Completion of the Transaction is subject to a number of conditions, including but not limited to, TSXV acceptance and shareholder approval (if required). The Transaction cannot close until shareholder approval is obtained (if required). There can be no assurance that the Transaction will be completed as proposed or at all.
Investors are cautioned that, except as disclosed in the management information circular or filing statement to be prepared in connection with the Transaction, any information released or received with respect to the Transaction may not be accurate or complete and should not be relied on. Trading in the securities of HAW Capital Corp. should be considered highly speculative.
All information contained in this press release with respect to the Corporation and Merrco was supplied by the Corporation and Merrco, respectively, for inclusion herein.

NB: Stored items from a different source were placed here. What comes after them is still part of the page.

This is an optimization exercise on Yosys and OpenROAD, whose aim is small area, not a production implementation. Where RTL was checked, it was by simulation tests only, not by an equivalence proof against the original. Power figures rest on the tool's default switching activity, not on a simulated workload.

Design kb_core, start of the top module:
module kb_core (
    input  wire        clk,
    input  wire        rst,             
    output wire [15:0] col,
    input  wire [5:0]  row,
    output wire        tx_push,
    output wire [63:0] tx_report,
    input  wire        tx_ok,
    input  wire        hreq_valid,
    input  wire        hreq_set,
    input  wire [1:0]  hreq_type,
    input  wire [7:0]  hreq_id,
    input  wire [3:0]  hreq_len,
    input  wire [7:0]  hreq_data,
    output reg         hresp_valid,
    output reg         hresp_err,
    output wire [63:0] hresp_report,
    output reg  [4:0]  leds,
    output reg         boot
);
    reg  [9:0] q;
    reg        scan;
    reg        first;
    wire [3:0] c   = q[7:4];
    wire [3:0] sub = q[3:0];
    assign col = (scan && !sub[3] && sub[2:1] != 2'b00) ? (16'd1 << c) : 16'd0;
    wire smp      = scan && sub == 4'd6;
    wire post_end = !scan && (first ? q == 10'd455 : q == 10'd30);
    always @(posedge clk) begin
        if (rst) begin
            q     <= 10'd1;
            scan  <= 1'b1;
            first <= 1'b1;
        end else if (post_end && !boot) begin
            q     <= 10'd1;
            scan  <= 1'b1;
            first <= 1'b0;
        end else begin
            q <= q + ((scan && sub == 4'd12 && c != 4'd15) ? 10'd5 : 10'd1);
  ...
For scale: roughly 1300 cells after synthesis, about 190 I/O pins, roughly 16000 um^2 of cells after synthesis.
Settings: LEC_CHECK=0, ABC_AREA=1, CAP_MARGIN=20, CORE_MARGIN=2, CORE_UTILIZATION=70, SLEW_MARGIN=20; clock period 10.0 ns.
standard.sh (not shown) runs the stock make flow with config.mk's settings and CLKGATE_MAP_FILE= SYNTH_SCRIPT=/design/flow/synth_recipe.tcl, a recipe that flattens the netlist after the stock synthesis.
==> flow/flow/run.sh <==
#!/bin/bash
# The standard layout (standard.sh) with three changes:
# - synthesis maps logic with an area-oriented ABC script (the same synthesis
#   script otherwise, so the registers are the standard synthesis's);
# - port buffers use the smallest buffer cell;
# - a leaner clock tree (sky130_fd_sc_hd__clkbuf_4, clusters of at most 10 sinks within 40 um,
#   no dummy loads).
# standard.sh's output goes to standard.log; ORFS keeps one log per step
# under orfs/logs.
set -euo pipefail
here=$(pwd)
rm -rf "$here/scripts"
cp -r "$FLOW_HOME/scripts" "$here/scripts"
cat > "$here/scripts/abc_area.script" <<'A'
strash
dc2
&get -n
&deepsyn -J 50
&put
dch -f
amap
topo
dnsize -c
A
export SCRIPTS_DIR="$here/scripts"
export BUFFER_PORTS_ARGS="-buffer_cell sky130_fd_sc_hd__buf_1"
export CTS_ARGS="-sink_clustering_enable -repair_clock_nets -dont_use_dummy_load -buf_list {sky130_fd_sc_hd__clkbuf_4} -sink_clustering_size 10 -sink_clustering_max_diameter 40"
bash standard.sh > standard.log 2>&1
The first run produced a clean layout.
Context: an optimization exercise on an open-source flow, tuned for small area, a short achievable clock period and few clock cycles. The choices shown serve that exercise and are no tape-out recipe. Function was not checked in any run shown here: the RTL went through the layout flow alone. Power figures rest on the tool's default switching activity, not on a simulated workload.

===== design/flow/run.sh =====
#!/bin/bash
# synth_recipe.tcl (not shown) runs the flow's synth.tcl, then flattens the netlist and writes it again
# the make line also repeats each setting of config.mk as NAME=value (left out here)
make -C /OpenROAD-flow-scripts/flow DESIGN_CONFIG=/design/flow/config.mk WORK_HOME=/design/flow/orfs CLKGATE_MAP_FILE= SYNTH_SCRIPT=/design/flow/synth_recipe.tcl finish

===== design/flow/config.mk =====
export PLATFORM = sky130hd
export DESIGN_NAME = sfla
export DESIGN_NICKNAME = sfla
export VERILOG_FILES = /design/flow/design.v
export SDC_FILE = /design/flow/constraint.sdc
export NUM_CORES = 4
export LEC_CHECK = 0
export CAP_MARGIN = 20
export CORE_MARGIN = 2
export CORE_UTILIZATION = 50
export SETUP_SLACK_MARGIN = 5
export SLEW_MARGIN = 20

===== design/flow/constraint.sdc =====
create_clock -name core_clock -period 10.0 [get_ports {clk}]
set_input_delay 2.0000 -clock core_clock [delete_from_list [all_inputs] [get_ports {clk}]]
set_output_delay 2.0000 -clock core_clock [all_outputs]
set_load 0.01 [all_outputs]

This news release is not an offer of securities for sale in the United States. Securities may not be offered or sold in the United States or to or for the account or benefit of U.S. persons (as such terms are defined in Regulation S under the United States Securities Act of 1933, as amended (the “U.S. Securities Act”)), absent registration or an exemption from registration. The securities offered have not been and will not be registered under the U.S. Securities Act or any state securities laws and, therefore, may not be offered for sale in the United States, except in transactions exempt from registration under the U.S. Securities Act and applicable state securities laws.
Neither the TSX Venture Exchange nor its Regulation Services Provider (as that term is defined in the policies of the TSX Venture Exchange) has in any way passed upon the merits of the proposed transaction and has neither approved nor disapproved the contents of the press release, nor accepts responsibility for the adequacy or accuracy of this release.